(Stored data entries)
_____

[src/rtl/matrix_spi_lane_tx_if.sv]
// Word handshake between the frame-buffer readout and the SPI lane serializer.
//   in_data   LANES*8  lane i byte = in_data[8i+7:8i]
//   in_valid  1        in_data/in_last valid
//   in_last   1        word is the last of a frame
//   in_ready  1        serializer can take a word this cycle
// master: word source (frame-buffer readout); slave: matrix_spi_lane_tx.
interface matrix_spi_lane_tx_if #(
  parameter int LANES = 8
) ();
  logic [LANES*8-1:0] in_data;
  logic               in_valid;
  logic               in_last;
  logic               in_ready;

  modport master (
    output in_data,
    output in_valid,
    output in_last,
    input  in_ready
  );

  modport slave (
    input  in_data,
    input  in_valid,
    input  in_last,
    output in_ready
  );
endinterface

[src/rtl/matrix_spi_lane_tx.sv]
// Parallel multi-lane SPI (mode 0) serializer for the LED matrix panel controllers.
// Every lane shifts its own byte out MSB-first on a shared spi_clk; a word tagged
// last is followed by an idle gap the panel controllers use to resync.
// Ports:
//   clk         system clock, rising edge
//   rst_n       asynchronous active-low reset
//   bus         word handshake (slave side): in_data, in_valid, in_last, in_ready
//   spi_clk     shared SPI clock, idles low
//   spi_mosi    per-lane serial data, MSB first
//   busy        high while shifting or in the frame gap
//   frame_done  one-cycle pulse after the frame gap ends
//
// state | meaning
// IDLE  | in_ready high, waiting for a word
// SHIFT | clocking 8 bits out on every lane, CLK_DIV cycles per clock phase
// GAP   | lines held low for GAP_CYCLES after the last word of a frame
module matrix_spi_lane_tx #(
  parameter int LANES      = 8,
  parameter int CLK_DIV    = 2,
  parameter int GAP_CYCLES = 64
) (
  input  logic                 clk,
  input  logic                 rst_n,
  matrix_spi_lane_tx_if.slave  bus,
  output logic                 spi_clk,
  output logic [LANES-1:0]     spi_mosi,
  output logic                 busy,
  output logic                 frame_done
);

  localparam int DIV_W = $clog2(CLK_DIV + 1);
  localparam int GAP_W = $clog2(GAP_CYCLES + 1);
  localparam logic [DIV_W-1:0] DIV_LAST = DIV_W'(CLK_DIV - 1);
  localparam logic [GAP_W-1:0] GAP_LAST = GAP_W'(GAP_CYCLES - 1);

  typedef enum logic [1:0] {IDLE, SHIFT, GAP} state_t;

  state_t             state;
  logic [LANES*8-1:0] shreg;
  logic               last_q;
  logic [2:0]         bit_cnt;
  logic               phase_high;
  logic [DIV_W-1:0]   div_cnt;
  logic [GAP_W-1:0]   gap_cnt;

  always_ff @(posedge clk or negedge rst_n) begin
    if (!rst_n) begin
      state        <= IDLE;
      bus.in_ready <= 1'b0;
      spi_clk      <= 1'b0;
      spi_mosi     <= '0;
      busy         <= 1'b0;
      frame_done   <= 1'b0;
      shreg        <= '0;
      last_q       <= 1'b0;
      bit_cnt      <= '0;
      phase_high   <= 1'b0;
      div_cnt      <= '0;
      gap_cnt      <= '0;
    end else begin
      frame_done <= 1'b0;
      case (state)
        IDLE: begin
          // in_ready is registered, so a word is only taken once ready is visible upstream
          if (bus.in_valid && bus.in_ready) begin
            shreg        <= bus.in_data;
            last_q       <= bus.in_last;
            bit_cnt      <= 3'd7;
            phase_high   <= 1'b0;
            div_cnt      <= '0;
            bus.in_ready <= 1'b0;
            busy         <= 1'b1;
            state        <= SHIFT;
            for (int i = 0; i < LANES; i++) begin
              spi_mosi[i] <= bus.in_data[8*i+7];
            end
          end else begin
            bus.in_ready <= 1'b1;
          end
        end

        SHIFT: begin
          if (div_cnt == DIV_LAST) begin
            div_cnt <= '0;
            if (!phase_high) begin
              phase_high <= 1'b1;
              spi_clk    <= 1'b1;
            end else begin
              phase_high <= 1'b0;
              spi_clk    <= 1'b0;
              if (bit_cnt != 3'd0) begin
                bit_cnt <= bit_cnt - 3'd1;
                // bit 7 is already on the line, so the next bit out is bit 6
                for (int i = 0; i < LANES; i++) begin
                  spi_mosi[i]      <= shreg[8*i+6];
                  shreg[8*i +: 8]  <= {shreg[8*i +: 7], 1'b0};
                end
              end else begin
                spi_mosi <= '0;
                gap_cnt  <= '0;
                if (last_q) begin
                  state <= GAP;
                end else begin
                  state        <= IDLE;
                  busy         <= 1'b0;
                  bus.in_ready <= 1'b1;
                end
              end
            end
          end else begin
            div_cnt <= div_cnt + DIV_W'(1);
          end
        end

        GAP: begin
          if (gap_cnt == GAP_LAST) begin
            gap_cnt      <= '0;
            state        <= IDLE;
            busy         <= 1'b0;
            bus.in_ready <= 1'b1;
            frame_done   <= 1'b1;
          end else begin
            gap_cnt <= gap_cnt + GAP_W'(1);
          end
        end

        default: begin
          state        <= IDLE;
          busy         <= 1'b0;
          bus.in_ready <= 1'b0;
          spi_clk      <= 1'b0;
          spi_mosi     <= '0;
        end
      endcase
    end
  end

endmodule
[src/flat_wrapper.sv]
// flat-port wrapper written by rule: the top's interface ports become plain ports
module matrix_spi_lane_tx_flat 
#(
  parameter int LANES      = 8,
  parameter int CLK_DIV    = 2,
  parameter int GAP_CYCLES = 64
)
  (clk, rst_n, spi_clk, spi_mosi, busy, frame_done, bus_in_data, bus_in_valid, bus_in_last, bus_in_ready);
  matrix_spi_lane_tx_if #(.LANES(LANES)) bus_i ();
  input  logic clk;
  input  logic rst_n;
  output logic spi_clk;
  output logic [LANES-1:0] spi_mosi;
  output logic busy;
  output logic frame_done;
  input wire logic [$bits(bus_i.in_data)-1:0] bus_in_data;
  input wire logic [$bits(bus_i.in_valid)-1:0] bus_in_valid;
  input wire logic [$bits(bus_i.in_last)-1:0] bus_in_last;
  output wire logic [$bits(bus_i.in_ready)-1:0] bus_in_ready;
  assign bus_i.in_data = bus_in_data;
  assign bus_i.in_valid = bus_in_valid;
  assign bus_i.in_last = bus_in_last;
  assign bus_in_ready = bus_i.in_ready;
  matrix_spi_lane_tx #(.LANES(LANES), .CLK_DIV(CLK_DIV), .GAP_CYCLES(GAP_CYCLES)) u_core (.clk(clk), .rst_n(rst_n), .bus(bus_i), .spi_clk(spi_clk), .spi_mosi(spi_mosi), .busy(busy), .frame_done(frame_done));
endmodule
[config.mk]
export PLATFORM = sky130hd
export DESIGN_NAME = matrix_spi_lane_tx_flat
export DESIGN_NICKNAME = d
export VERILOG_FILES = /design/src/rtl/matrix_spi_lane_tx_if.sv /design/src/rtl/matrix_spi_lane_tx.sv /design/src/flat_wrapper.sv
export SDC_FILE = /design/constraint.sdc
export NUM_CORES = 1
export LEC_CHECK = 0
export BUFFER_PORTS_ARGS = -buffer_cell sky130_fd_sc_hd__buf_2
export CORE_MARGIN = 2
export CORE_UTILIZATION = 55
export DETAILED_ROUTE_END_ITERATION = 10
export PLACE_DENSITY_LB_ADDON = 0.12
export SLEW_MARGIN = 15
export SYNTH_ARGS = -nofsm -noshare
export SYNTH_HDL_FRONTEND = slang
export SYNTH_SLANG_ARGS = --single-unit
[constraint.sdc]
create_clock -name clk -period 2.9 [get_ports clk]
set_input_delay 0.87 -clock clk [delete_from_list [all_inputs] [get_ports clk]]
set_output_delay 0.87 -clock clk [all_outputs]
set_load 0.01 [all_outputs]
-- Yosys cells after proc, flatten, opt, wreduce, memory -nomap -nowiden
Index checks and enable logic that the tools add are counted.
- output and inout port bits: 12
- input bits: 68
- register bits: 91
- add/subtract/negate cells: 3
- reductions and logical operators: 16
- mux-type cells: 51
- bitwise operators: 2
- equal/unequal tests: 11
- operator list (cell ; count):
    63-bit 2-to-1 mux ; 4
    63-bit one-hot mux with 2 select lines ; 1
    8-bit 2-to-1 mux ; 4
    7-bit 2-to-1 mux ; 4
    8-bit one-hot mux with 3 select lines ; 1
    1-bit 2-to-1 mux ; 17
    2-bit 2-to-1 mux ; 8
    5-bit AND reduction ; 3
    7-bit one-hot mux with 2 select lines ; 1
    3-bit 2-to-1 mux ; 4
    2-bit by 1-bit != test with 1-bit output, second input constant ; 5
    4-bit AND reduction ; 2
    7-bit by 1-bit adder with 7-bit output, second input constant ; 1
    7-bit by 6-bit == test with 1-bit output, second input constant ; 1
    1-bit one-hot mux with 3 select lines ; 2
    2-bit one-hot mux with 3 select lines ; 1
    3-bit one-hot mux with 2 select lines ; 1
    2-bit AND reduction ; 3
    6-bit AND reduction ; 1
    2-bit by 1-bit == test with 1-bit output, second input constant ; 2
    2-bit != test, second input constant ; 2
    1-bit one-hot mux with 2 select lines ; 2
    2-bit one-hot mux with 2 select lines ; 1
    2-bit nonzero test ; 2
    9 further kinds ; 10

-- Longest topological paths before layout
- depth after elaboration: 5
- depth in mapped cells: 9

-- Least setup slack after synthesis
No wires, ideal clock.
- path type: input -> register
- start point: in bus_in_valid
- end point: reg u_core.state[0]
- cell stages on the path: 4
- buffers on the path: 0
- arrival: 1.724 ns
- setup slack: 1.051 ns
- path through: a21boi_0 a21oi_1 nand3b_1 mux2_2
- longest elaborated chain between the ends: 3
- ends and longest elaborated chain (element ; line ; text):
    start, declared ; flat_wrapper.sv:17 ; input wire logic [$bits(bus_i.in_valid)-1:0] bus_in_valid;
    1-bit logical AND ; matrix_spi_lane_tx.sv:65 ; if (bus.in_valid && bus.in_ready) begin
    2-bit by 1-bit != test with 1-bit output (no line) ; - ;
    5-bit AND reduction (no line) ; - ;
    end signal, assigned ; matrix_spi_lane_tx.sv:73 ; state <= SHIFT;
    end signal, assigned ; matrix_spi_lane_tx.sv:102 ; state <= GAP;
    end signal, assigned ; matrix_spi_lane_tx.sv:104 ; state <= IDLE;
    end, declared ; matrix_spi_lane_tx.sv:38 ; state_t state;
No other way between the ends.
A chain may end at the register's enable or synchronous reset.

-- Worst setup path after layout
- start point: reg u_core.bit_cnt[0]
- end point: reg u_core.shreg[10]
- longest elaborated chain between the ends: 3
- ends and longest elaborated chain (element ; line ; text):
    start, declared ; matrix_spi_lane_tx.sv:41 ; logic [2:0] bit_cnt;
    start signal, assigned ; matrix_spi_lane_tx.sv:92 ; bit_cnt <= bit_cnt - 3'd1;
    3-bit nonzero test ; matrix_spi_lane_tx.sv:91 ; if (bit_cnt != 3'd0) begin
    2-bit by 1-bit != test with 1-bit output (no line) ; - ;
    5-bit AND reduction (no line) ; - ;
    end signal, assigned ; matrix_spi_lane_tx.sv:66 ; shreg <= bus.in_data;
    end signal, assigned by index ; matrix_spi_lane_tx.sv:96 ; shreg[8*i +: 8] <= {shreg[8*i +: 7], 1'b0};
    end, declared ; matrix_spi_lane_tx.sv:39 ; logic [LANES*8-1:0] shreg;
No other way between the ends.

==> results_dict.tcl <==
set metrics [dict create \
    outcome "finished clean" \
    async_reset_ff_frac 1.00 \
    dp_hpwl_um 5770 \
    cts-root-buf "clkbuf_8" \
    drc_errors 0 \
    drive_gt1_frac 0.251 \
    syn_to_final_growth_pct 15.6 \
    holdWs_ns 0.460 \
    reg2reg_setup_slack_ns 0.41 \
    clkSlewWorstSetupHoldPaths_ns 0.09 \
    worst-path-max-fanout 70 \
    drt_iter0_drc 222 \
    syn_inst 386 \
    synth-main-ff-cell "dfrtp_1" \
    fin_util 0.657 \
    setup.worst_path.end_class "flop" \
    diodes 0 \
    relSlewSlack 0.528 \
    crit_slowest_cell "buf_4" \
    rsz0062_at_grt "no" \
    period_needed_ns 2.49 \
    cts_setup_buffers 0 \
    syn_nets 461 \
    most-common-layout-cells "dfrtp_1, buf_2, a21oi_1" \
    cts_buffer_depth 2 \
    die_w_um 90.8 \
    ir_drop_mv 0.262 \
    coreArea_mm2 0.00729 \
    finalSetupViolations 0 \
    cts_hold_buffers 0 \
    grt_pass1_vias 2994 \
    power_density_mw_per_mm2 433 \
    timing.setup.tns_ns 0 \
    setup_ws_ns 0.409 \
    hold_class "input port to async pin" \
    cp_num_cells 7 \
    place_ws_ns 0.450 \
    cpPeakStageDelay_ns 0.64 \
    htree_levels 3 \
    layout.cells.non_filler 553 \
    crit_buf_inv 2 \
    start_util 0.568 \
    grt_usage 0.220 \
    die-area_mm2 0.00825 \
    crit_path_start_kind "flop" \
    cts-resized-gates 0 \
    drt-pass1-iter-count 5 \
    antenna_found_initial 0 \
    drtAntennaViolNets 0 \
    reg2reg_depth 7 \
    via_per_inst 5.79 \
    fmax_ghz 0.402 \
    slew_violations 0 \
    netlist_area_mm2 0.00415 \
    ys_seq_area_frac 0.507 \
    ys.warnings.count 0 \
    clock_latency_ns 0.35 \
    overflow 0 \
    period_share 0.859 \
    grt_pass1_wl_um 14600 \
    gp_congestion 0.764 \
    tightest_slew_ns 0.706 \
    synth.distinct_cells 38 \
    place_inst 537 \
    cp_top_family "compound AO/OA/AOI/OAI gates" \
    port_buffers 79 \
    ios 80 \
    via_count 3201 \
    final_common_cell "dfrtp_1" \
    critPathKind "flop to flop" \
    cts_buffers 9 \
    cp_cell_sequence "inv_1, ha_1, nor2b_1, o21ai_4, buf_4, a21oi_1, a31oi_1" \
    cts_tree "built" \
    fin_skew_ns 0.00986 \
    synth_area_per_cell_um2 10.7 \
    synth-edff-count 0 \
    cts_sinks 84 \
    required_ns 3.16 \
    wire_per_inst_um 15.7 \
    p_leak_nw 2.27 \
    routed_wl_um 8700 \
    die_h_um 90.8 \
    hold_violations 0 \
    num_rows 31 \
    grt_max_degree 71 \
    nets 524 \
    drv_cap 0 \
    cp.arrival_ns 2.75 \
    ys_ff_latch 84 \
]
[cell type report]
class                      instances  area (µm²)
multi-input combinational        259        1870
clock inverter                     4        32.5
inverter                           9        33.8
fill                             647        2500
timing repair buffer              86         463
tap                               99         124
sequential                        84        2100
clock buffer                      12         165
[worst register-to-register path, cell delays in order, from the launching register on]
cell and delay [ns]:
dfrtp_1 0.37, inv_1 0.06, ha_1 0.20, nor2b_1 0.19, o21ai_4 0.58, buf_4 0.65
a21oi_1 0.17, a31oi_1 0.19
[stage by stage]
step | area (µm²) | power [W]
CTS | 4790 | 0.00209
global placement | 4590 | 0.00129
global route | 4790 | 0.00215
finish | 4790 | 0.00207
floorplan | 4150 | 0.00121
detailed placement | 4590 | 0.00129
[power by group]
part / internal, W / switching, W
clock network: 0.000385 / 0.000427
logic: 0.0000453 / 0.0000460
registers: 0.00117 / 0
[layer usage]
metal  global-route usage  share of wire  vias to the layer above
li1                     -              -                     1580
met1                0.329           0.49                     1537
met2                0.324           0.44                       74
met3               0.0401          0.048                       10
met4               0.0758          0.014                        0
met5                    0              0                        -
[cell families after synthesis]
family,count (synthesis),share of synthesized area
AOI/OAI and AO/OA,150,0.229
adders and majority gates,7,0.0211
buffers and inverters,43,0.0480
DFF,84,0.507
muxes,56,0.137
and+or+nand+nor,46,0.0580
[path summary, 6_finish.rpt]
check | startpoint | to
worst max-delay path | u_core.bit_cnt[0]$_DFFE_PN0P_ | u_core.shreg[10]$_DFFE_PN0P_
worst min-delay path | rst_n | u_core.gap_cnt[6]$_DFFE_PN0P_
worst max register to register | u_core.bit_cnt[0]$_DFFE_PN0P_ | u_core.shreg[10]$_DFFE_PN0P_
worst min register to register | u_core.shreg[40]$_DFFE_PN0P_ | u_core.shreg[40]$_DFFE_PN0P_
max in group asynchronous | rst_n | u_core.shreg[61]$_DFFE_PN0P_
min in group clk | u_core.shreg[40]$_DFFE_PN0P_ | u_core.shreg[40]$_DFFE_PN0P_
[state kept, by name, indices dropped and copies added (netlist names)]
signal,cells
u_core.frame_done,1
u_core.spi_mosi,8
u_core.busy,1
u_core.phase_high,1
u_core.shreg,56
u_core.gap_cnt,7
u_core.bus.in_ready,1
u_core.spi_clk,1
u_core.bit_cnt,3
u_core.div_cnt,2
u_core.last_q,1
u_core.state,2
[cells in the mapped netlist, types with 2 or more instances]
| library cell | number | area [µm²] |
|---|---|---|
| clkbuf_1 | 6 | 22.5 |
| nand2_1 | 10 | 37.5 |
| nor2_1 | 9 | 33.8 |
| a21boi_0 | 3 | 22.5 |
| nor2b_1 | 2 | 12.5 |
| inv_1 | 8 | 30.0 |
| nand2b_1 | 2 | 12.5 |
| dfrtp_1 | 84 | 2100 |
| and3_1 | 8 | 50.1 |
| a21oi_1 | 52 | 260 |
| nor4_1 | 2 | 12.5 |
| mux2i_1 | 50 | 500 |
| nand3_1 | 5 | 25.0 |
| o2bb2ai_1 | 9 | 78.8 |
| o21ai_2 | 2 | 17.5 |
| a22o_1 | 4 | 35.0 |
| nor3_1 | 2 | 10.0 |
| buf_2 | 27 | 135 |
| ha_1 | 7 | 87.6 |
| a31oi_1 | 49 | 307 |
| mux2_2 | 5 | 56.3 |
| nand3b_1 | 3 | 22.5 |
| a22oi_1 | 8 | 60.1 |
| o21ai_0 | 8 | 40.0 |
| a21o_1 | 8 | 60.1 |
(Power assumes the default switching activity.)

_____

**Activity:** Reproduce each line above that contains "enable".

**Exercise output:**
Index checks and enable logic that the tools add are counted.
A chain may end at the register's enable or synchronous reset.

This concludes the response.